▶ **About this task**
If a line in the entries below includes the string "floorplan", copy it out.

[[ Records for this task, beginning ]]

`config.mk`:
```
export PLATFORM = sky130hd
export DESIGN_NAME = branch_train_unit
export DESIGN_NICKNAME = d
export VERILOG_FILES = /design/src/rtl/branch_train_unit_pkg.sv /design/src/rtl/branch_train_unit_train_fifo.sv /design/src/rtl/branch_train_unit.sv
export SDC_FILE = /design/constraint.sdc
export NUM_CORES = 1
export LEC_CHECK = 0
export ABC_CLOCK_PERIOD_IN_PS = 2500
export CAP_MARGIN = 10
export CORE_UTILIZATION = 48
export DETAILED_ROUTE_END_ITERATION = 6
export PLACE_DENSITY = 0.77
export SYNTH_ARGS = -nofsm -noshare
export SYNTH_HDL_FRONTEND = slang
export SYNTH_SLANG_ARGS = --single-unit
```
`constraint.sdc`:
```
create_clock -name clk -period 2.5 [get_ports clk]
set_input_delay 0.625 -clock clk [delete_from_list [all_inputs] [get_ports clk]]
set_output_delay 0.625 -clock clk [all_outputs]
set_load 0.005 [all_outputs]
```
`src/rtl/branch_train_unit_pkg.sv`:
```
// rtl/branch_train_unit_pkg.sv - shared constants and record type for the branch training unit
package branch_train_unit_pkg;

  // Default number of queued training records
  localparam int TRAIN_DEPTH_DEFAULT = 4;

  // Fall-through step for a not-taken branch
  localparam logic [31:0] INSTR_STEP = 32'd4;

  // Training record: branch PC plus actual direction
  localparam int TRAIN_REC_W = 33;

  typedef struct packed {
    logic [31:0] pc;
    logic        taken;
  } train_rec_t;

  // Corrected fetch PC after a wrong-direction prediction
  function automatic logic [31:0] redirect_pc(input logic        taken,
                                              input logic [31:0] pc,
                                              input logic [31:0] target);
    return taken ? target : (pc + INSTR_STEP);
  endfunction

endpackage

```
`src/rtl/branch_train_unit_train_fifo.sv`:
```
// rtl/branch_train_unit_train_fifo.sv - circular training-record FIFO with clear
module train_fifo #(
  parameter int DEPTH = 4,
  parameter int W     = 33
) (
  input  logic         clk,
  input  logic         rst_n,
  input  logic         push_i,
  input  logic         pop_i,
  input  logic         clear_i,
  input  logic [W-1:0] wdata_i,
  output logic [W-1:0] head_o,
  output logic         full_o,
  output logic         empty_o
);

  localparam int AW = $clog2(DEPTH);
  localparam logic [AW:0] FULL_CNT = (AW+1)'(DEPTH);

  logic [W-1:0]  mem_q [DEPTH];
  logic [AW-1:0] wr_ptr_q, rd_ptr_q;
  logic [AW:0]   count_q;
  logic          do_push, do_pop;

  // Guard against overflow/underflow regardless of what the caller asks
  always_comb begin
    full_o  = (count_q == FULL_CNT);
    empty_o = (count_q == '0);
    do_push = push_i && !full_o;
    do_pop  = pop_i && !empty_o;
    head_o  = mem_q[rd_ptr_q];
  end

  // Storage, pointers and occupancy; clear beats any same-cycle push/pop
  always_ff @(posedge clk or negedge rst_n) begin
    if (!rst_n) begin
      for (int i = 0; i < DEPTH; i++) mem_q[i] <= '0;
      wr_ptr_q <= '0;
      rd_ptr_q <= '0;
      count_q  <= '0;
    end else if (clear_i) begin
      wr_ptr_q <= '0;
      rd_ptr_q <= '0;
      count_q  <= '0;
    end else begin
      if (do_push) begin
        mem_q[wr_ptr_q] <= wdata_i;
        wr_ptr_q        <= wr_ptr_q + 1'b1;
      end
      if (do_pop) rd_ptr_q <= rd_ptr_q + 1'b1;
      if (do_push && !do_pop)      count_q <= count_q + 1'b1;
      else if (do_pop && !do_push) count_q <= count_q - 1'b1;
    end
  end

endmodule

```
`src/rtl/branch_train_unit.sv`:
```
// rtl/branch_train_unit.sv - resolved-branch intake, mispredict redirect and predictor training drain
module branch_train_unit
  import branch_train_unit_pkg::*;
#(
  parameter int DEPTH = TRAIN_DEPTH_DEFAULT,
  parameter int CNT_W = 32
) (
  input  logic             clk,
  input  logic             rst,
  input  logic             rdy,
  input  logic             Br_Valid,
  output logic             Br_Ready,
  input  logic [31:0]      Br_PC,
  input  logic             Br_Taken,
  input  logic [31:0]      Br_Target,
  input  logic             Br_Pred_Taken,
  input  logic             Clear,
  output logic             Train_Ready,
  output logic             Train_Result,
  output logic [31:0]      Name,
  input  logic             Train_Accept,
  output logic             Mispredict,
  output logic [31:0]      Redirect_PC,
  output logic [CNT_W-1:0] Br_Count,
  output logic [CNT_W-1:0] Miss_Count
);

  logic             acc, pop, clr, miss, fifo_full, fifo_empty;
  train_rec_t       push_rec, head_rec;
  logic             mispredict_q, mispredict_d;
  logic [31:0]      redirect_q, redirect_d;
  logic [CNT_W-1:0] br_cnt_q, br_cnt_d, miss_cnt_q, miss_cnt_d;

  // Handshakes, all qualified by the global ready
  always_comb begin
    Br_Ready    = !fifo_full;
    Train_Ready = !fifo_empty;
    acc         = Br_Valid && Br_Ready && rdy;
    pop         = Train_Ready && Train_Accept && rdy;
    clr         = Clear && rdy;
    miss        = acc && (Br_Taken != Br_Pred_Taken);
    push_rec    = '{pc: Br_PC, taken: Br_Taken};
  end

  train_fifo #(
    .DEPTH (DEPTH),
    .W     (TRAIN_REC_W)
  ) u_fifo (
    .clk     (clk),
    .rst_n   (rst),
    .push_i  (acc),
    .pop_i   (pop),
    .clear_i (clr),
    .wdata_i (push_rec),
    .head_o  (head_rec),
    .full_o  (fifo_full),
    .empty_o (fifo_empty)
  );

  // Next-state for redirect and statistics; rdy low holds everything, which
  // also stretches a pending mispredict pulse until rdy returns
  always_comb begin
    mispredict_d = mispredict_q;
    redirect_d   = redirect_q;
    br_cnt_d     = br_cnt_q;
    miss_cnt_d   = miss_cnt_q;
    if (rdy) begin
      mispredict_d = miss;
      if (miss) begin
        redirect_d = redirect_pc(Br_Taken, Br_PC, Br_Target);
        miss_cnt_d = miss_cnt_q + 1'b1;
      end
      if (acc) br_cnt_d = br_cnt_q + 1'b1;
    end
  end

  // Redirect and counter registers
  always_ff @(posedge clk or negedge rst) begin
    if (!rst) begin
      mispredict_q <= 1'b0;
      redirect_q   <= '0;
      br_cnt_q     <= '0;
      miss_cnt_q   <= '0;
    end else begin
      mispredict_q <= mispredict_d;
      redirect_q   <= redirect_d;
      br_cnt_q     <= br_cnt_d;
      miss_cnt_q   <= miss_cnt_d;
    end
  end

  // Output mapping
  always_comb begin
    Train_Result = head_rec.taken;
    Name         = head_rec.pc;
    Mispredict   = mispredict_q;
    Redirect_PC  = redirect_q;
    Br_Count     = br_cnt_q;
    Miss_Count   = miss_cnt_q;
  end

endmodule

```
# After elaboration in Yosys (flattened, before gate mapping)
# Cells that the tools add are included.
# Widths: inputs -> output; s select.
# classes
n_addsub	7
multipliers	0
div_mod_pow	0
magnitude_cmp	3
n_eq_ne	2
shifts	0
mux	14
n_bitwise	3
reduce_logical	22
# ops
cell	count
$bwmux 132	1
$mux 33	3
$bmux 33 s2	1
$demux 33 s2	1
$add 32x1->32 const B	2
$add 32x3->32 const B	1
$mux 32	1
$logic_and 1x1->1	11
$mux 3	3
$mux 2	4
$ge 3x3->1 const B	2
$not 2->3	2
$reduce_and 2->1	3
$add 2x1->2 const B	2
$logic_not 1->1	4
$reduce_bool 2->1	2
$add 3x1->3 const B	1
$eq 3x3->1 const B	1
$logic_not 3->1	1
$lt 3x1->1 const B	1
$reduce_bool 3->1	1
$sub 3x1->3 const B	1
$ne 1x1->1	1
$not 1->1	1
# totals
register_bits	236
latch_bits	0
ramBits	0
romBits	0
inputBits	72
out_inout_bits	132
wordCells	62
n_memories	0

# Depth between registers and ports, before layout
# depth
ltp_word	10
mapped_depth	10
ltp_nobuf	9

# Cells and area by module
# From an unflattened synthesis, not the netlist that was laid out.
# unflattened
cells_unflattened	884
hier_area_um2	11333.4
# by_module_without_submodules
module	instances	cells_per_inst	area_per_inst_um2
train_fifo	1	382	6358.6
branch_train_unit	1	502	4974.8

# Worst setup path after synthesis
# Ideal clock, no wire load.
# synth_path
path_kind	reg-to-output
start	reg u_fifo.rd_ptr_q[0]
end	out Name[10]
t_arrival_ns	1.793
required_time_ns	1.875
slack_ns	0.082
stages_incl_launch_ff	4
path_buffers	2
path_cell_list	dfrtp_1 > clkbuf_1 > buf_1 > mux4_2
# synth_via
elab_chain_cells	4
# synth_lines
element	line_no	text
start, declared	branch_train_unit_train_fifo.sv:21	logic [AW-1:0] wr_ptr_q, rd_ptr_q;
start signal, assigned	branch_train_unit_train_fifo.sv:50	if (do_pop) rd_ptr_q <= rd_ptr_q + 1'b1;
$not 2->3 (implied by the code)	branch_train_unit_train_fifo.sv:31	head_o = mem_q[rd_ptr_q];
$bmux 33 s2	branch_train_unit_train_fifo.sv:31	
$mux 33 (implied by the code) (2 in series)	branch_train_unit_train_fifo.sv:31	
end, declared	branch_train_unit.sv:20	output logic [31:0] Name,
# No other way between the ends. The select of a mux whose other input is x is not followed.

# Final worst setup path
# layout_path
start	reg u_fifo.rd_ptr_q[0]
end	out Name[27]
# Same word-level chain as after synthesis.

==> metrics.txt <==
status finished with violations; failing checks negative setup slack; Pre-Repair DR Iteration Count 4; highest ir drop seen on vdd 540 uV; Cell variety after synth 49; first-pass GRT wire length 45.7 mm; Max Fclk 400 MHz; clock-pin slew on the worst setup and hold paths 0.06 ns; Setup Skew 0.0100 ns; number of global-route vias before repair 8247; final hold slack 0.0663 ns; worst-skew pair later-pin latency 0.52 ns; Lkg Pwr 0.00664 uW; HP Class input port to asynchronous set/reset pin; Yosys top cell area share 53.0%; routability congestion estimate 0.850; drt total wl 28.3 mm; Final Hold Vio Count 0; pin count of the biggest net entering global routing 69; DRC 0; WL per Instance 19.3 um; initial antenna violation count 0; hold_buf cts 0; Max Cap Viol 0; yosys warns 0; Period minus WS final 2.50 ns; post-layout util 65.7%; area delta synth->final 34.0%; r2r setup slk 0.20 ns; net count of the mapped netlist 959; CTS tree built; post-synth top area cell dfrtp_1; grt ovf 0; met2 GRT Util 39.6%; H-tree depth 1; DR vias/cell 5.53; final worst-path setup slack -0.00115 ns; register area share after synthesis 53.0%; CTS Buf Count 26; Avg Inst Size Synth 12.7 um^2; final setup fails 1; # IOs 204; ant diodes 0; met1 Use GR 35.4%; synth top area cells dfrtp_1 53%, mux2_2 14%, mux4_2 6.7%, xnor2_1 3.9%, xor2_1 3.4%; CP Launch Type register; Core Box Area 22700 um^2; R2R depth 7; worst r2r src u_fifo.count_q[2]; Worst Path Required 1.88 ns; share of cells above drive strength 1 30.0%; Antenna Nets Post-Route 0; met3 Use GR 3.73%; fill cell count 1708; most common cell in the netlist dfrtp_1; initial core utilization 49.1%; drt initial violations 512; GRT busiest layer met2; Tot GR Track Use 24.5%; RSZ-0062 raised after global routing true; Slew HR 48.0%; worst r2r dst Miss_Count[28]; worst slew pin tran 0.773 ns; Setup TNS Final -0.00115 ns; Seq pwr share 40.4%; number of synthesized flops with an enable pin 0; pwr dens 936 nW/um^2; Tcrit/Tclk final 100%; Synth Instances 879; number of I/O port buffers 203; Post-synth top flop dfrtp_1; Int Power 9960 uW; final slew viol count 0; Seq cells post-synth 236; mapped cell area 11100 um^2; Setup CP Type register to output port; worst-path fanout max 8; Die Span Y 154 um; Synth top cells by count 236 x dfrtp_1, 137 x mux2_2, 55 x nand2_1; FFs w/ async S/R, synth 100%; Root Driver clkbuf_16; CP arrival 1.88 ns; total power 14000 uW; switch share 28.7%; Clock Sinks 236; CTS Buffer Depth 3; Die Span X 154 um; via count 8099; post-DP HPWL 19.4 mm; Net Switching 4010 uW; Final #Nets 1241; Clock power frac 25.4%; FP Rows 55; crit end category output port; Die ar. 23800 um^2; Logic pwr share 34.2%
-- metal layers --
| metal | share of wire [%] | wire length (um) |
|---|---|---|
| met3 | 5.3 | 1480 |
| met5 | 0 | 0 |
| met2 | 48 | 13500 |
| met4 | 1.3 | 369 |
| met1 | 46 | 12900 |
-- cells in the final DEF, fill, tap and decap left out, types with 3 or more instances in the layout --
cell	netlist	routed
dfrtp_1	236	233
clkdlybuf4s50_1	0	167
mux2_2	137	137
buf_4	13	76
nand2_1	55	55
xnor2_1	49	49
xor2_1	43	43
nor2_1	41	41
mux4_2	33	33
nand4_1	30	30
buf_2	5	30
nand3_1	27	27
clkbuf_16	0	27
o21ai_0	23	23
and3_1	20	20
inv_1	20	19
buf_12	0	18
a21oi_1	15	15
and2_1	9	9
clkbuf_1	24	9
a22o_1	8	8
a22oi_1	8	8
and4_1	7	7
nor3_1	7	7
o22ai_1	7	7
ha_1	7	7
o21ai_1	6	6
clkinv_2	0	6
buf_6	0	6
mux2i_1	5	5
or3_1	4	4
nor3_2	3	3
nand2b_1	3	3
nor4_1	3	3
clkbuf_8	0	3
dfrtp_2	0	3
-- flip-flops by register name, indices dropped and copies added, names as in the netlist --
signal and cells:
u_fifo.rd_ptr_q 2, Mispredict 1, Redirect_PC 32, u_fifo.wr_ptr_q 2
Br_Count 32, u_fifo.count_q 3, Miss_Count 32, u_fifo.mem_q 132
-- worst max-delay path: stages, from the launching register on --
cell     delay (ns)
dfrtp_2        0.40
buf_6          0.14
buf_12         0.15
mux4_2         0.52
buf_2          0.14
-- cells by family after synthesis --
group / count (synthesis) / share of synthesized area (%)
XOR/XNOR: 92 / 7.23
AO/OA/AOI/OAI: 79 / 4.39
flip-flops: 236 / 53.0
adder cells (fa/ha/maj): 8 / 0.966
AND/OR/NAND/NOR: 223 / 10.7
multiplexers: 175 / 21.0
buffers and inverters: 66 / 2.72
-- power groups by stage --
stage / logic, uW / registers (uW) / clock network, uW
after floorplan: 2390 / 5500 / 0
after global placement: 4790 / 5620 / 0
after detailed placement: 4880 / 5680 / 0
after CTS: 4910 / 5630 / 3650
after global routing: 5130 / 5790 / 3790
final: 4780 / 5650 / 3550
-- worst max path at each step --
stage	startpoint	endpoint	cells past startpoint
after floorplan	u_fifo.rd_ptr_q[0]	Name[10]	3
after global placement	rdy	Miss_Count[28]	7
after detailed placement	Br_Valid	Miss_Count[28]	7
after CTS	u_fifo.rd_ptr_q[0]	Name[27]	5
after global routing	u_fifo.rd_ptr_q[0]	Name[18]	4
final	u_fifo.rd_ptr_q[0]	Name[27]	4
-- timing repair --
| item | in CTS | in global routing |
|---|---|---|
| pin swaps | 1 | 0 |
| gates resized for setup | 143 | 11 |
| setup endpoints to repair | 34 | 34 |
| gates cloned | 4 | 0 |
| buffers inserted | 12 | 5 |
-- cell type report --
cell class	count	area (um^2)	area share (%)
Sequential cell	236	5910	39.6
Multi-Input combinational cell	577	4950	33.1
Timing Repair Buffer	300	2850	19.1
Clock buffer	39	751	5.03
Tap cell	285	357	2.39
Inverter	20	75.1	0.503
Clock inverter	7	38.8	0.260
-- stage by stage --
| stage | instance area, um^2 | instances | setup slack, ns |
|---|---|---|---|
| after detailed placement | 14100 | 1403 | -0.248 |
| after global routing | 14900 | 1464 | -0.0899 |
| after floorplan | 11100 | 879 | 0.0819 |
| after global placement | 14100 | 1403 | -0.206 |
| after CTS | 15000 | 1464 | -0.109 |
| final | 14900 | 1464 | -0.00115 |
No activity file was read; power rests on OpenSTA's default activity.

[[ Records for this task, end ]]
[[ Records for this task, beginning ]]

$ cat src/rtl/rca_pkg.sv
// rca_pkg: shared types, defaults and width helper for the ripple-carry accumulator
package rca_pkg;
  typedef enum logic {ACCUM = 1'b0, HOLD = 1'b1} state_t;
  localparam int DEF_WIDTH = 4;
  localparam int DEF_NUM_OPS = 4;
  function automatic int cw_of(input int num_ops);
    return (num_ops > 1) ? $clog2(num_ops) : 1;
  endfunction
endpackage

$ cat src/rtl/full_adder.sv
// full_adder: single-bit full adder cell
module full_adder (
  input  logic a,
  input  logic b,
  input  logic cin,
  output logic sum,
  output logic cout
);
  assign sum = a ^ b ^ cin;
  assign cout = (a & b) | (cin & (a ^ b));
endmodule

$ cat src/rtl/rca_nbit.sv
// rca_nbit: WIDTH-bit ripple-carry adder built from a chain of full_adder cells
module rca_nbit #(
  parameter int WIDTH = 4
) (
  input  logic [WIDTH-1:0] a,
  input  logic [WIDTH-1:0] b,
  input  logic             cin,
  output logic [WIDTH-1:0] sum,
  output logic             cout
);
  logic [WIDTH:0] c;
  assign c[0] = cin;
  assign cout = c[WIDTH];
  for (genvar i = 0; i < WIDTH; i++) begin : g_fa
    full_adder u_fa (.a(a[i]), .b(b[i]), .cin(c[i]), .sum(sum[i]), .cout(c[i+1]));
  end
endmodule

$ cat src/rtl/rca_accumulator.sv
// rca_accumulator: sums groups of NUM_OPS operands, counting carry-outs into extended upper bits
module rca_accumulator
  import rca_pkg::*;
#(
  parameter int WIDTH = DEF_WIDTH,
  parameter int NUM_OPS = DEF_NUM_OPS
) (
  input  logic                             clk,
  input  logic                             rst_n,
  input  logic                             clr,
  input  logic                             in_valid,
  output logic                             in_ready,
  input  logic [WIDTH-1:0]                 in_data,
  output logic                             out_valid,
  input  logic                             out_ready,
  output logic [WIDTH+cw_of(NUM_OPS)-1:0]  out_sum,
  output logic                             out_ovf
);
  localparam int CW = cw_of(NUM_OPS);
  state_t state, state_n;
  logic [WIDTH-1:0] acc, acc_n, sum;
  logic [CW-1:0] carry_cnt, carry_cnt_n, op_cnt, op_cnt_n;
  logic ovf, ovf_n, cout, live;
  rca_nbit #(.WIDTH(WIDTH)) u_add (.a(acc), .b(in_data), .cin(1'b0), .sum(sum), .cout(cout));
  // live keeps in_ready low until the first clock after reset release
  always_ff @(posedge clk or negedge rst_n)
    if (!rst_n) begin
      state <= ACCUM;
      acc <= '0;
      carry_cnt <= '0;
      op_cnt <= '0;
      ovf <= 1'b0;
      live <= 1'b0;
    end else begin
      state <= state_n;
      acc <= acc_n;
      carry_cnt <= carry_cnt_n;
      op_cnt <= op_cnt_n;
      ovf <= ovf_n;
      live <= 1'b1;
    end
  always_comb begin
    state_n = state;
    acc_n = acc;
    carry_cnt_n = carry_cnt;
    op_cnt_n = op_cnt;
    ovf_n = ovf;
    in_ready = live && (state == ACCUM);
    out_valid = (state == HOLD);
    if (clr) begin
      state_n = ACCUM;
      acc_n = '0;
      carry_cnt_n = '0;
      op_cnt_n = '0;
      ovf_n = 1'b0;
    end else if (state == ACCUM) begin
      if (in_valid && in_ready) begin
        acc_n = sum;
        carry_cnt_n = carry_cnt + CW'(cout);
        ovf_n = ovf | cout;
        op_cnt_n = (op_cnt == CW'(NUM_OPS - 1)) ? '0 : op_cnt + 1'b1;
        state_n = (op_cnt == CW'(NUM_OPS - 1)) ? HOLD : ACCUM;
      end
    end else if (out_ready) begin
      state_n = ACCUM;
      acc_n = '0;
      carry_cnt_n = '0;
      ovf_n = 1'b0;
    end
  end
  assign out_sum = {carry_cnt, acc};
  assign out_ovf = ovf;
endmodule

[[ Records for this task, end ]]

▶ **Response**
after floorplan: 2390 / 5500 / 0
after floorplan	u_fifo.rd_ptr_q[0]	Name[10]	3
| after floorplan | 11100 | 879 | 0.0819 |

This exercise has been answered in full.